William R. DI PIETRO

Human Trafficking and National Morality

The paper proposes that national morality is an important variable for explaining national anti-trafficking policy. It uses cross country regression analysis to see whether or not empirically national morality is a determinant of anti-trafficking policy. The findings of the paper are consistent with the notion that improved levels of national morality lead to better national anti-trafficking policy. National morality is found to be statistically relevant for national anti-trafficking policy when controlling for the extent of democracy, the share of the private sector in the economy, and the degree of globalization.
Keywords
JEL Classification Z00, Z1
Full Article

1. Introduction

Human trafficking can be defined as the forced transportation of human beings against their will for the purpose of exploitation.
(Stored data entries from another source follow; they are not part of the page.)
$ cat src/rtl/perf_counter_bank_pkg.sv
// Shared constants for the performance counter bank: widths and the event index map,
// also used by the bench when dumping metrics.
package perf_counter_bank_pkg;

   localparam int unsigned CNT_W   = 64;
   localparam int unsigned NUM_CNT = 8;
   localparam int unsigned IDX_W   = 3;

   localparam int unsigned CNT_CYCLE   = 0;
   localparam int unsigned CNT_INSTRET = 1;
   localparam int unsigned CNT_STALL   = 2;
   localparam int unsigned CNT_FLUSH   = 3;
   localparam int unsigned CNT_BRANCH  = 4;
   localparam int unsigned CNT_MISPRED = 5;
   localparam int unsigned CNT_LOAD    = 6;
   localparam int unsigned CNT_STORE   = 7;

endpackage

$ cat src/rtl/perf_counter_bank_sat_counter.sv
// Saturating event counter with sticky overflow flag and synchronous clear.
// o_q_next is the post-increment, pre-clear value, used by the parent for snapshots.
module perf_sat_counter #(
   parameter int unsigned CNT_W = 64
) (
   input  logic             i_clk,
   input  logic             i_rst,
   input  logic             i_inc,
   input  logic             i_clr,
   output logic [CNT_W-1:0] o_q_next,
   output logic             o_ovf
);

   logic [CNT_W-1:0] r_q;
   logic             r_ovf;
   logic             w_sat;

   assign w_sat    = &r_q;
   assign o_q_next = w_sat ? r_q : r_q + {{(CNT_W-1){1'b0}}, i_inc};
   assign o_ovf    = r_ovf;

   always_ff @(posedge i_clk or posedge i_rst) begin
      if (i_rst) begin
         r_q   <= '0;
         r_ovf <= 1'b0;
      end else if (i_clr) begin
         r_q   <= '0;
         r_ovf <= 1'b0;
      end else begin
         r_q <= o_q_next;
         if (w_sat && i_inc) begin
            r_ovf <= 1'b1;
         end
      end
   end

endmodule
[src/rtl/bram_bank_master_if.sv]
// -----------------------------------------------------------------------------
// bram_bank_master_if
// Groups the command, response and bank-decoder signals of bram_bank_master.
//   master modport : the bram_bank_master side (accepts commands, returns
//                    responses, drives the bank decoder).
//   slave modport  : the environment side (command source, response sink,
//                    bank decoder read-data mux).
// Signals:
//   cmd_valid/cmd_ready/cmd_we/cmd_addr/cmd_wdata/cmd_wstrb : command channel
//   rsp_valid/rsp_ready/rsp_rdata/rsp_err                   : response channel
//   bram_addr/bram_en/bram_we/bram_wdata/bram_rdata         : decoder port
// -----------------------------------------------------------------------------
interface bram_bank_master_if;
  logic        cmd_valid;
  logic        cmd_ready;
  logic        cmd_we;
  logic [31:0] cmd_addr;
  logic [31:0] cmd_wdata;
  logic [3:0]  cmd_wstrb;
  logic        rsp_valid;
  logic        rsp_ready;
  logic [31:0] rsp_rdata;
  logic        rsp_err;
  logic [31:0] bram_addr;
  logic        bram_en;
  logic [3:0]  bram_we;
  logic [31:0] bram_wdata;
  logic [31:0] bram_rdata;

  modport master (
    input  cmd_valid, cmd_we, cmd_addr, cmd_wdata, cmd_wstrb, rsp_ready, bram_rdata,
    output cmd_ready, rsp_valid, rsp_rdata, rsp_err, bram_addr, bram_en, bram_we, bram_wdata
  );

  modport slave (
    output cmd_valid, cmd_we, cmd_addr, cmd_wdata, cmd_wstrb, rsp_ready, bram_rdata,
    input  cmd_ready, rsp_valid, rsp_rdata, rsp_err, bram_addr, bram_en, bram_we, bram_wdata
  );
endinterface
**src/rtl/jtbubl_pal_sched.sv**
```systemverilog
// -----------------------------------------------------------------------------
// jtbubl_pal_sched
//   Write scheduler for the two byte-lane palette RAMs (even/odd lanes,
//   256 entries each). CPU palette writes are queued in a small FIFO and
//   committed to RAM port 0 only in allowed slots (blanking, or any cycle when
//   ANYTIME=1). A clear engine zeroes all 512 palette bytes after reset or on
//   request.
//
// Parameters
//   FIFO_AW   log2 of write FIFO depth
//   ANYTIME   0: commit only while ~LHBL | ~LVBL, 1: commit in any cycle
//
// Optional feature (compile-time macro JTBUBL_PAL_FWD_EN)
//   Defined    : CPU reads of a byte address that matches a queued entry
//                return the newest matching entry's data.
//   Not defined: pal_dout is always raw RAM data.
//
// Ports
//   clk        system clock, all logic on rising edge
//   rst        synchronous active-high reset
//   LHBL/LVBL  horizontal / vertical blank, active low
//   pal_cs     CPU palette chip select
//   cpu_rnw    CPU read(1) / write(0)
//   cpu_addr   CPU byte address, bit 0 selects the odd lane
//   cpu_dout   CPU write data
//   cpu_wait   stall: write pending while the FIFO is full
//   clr_req    pulse: start a full palette clear
//   clr_busy   clear engine running
//   ram_addr   palette RAM port-0 address (registered)
//   ram_din    palette RAM port-0 write data (registered)
//   ram_we0    even-lane write enable (registered)
//   ram_we1    odd-lane write enable (registered)
//   pal_even   even-lane read data
//   pal_odd    odd-lane read data
//   pal_dout   CPU read data
// -----------------------------------------------------------------------------
module jtbubl_pal_sched #(
    parameter int FIFO_AW = 2,
    parameter bit ANYTIME = 1'b0
) (
    input  logic       clk,
    input  logic       rst,
    input  logic       LHBL,
    input  logic       LVBL,
    input  logic       pal_cs,
    input  logic       cpu_rnw,
    input  logic [8:0] cpu_addr,
    input  logic [7:0] cpu_dout,
    output logic       cpu_wait,
    input  logic       clr_req,
    output logic       clr_busy,
    output logic [7:0] ram_addr,
    output logic [7:0] ram_din,
    output logic       ram_we0,
    output logic       ram_we1,
    input  logic [7:0] pal_even,
    input  logic [7:0] pal_odd,
    output logic [7:0] pal_dout
);

    localparam int DEPTH = 1 << FIFO_AW;

    typedef enum logic {
        ST_CLEAR,
        ST_RUN
    } state_t;

    typedef struct packed {
        logic [8:0] addr;
        logic [7:0] data;
    } entry_t;

    state_t             state;
    state_t             state_nx;
    logic [7:0]         clr_cnt;

    entry_t             fifo_mem [DEPTH];
    entry_t             head;
    logic [FIFO_AW-1:0] wr_ptr;
    logic [FIFO_AW-1:0] rd_ptr;
    logic [FIFO_AW:0]   count;

    logic               empty;
    logic               full;
    logic               slot_ok;
    logic               wr_acc;
    logic               wr_done;
    logic               pending;
    logic               push;
    logic               pop;
    logic [7:0]         ram_rdata;

    // -------------------------------------------------------------------------
    // FIFO handshake and commit slot decision
    // -------------------------------------------------------------------------
    // NOTE: every signal driven from always_comb receives a default at the top
    // of the block, so no path can leave it unassigned and infer a latch.
    always_comb begin
        empty   = (count == '0);
        full    = (count == (FIFO_AW+1)'(DEPTH));
        slot_ok = ANYTIME | ~LHBL | ~LVBL;
        head    = fifo_mem[rd_ptr];

        // A held write access counts once: wr_done marks it as already queued
        // until pal_cs/cpu_rnw release the access.
        wr_acc  = pal_cs & ~cpu_rnw;
        pending = wr_acc & ~wr_done;

        // A clear request takes the port, so no commit happens that cycle.
        pop      = ~rst & (state == ST_RUN) & ~clr_req & ~empty & slot_ok;
        // A full FIFO still accepts a push when an entry leaves the same cycle.
        push     = ~rst & pending & (~full | pop);
        cpu_wait = ~rst & pending & full & ~pop;
    end

    // -------------------------------------------------------------------------
    // State machine: next state
    // -------------------------------------------------------------------------
    always_comb begin
        state_nx = state;
        case (state)
            ST_CLEAR: if (!clr_req && clr_cnt == 8'hFF) state_nx = ST_RUN;
            ST_RUN:   if (clr_req) state_nx = ST_CLEAR;
            default:  state_nx = ST_CLEAR;
        endcase
    end

    // -------------------------------------------------------------------------
    // State register, clear counter, FIFO pointers and RAM port outputs
    // -------------------------------------------------------------------------
    // NOTE: sequential state is updated with non-blocking assignments so every
    // register samples the pre-edge values of the others.
    always_ff @(posedge clk) begin
        if (rst) begin
            state    <= ST_CLEAR;
            clr_cnt  <= 8'd0;
            clr_busy <= 1'b1;
            wr_ptr   <= '0;
            rd_ptr   <= '0;
            count    <= '0;
            wr_done  <= 1'b0;
            ram_addr <= 8'd0;
            ram_din  <= 8'd0;
            ram_we0  <= 1'b0;
            ram_we1  <= 1'b0;
        end else begin
            state    <= state_nx;
            // Stays high through the last clear write, drops one cycle later.
            clr_busy <= (state == ST_CLEAR) | (state_nx == ST_CLEAR);

            wr_done  <= wr_acc & (wr_done | push);
            if (push) wr_ptr <= wr_ptr + 1'b1;
            if (pop)  rd_ptr <= rd_ptr + 1'b1;
            count    <= count + {{FIFO_AW{1'b0}}, push} - {{FIFO_AW{1'b0}}, pop};

            // Between writes the port address follows the CPU, so a read sees
            // the addressed word one cycle later.
            ram_we0  <= 1'b0;
            ram_we1  <= 1'b0;
            ram_addr <= cpu_addr[8:1];

            if (clr_req) begin
                clr_cnt <= 8'd0;
            end else if (state == ST_CLEAR) begin
                ram_addr <= clr_cnt;
                ram_din  <= 8'd0;
                ram_we0  <= 1'b1;
                ram_we1  <= 1'b1;
                clr_cnt  <= clr_cnt + 8'd1;
            end else if (pop) begin
                ram_addr <= head.addr[8:1];
                ram_din  <= head.data;
                ram_we0  <= ~head.addr[0];
                ram_we1  <= head.addr[0];
            end
        end
    end

    // NOTE: the FIFO storage has no reset; the pointers and count alone decide
    // which words are valid, so clearing the array would only cost logic.
    always_ff @(posedge clk) begin
        if (push) fifo_mem[wr_ptr] <= '{addr: cpu_addr, data: cpu_dout};
    end

    // -------------------------------------------------------------------------
    // CPU read path
    // -------------------------------------------------------------------------
    assign ram_rdata = cpu_addr[0] ? pal_odd : pal_even;

`ifdef JTBUBL_PAL_FWD_EN
    logic       fwd_hit;
    logic [7:0] fwd_data;

    // Walk from oldest to newest; a later match overrides an earlier one, so
    // the newest queued write to the address wins.
    always_comb begin
        fwd_hit  = 1'b0;
        fwd_data = 8'd0;
        for (int i = 0; i < DEPTH; i++) begin
            if ((FIFO_AW+1)'(i) < count &&
                fifo_mem[rd_ptr + FIFO_AW'(i)].addr == cpu_addr) begin
                fwd_hit  = 1'b1;
                fwd_data = fifo_mem[rd_ptr + FIFO_AW'(i)].data;
            end
        end
    end

    assign pal_dout = fwd_hit ? fwd_data : ram_rdata;
`else
    assign pal_dout = ram_rdata;
`endif

endmodule

```
--- config.mk ---
export PLATFORM = sky130hd
export DESIGN_NAME = sync_bus_scheduler
export DESIGN_NICKNAME = d
export VERILOG_FILES = /design/src/rtl/sync_sched_pkg.sv /design/src/rtl/sync_bus_scheduler_rr_arbiter.sv /design/src/rtl/sync_bus_scheduler.sv
export SDC_FILE = /design/constraint.sdc
export NUM_CORES = 1
export LEC_CHECK = 0
export CORE_MARGIN = 2
export CORE_UTILIZATION = 30
export DETAILED_ROUTE_END_ITERATION = 8
export DONT_BUFFER_PORTS = 1
export SLEW_MARGIN = 20
export SYNTH_ARGS = -nofsm -noshare
export SYNTH_HDL_FRONTEND = slang
export SYNTH_SLANG_ARGS = --single-unit
--- constraint.sdc ---
create_clock -name CLK -period 5.9 [get_ports CLK]
set_input_delay 0.59 -clock CLK [delete_from_list [all_inputs] [get_ports CLK]]
set_output_delay 0.59 -clock CLK [all_outputs]
set_load 0.005 [all_outputs]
While presumably, slavery was abolished long ago in most western countries, and, in the U.S.A. a horrendous civil war was fought to decide the issue of slavery, it is thoroughly reprehensible that, in our modern, technologically sophisticated, civilized world, human trafficking flourishes. Gaining some understanding of the causes of human trafficking and of the determinants of effective anti-trafficking policy is essential in order to begin to rationally address this inhumane problem.

This paper hypothesizes that higher levels of national morality can lead to better national anti-trafficking policy. If this proves to be the case, then improving national morality in countries around the world is one promising avenue for reducing human trafficking

Anticipating the results, upgrading national morality in order to better anti-trafficking policy can be undertaken by using two fundamental steps. The first is to make people more moral, and more sensitive to immoral behavior. Even from a strictly secular basis, a country can move in this direction by incorporating moral behavior as significant part of its national identity, and through its educational system. The second step is to make people more aware of the existence, the extent, and the horrific nature of human trafficking, that is to say, to bring it before their eyes, to the forefront of their consciousness. A hidden problem is a problem that is not likely to be addressed. Hiding the ugly consequences of immoral behavior is apt to increase immoral behavior by lowering its cost both in terms of personal guilt and with regard to social opprobrium.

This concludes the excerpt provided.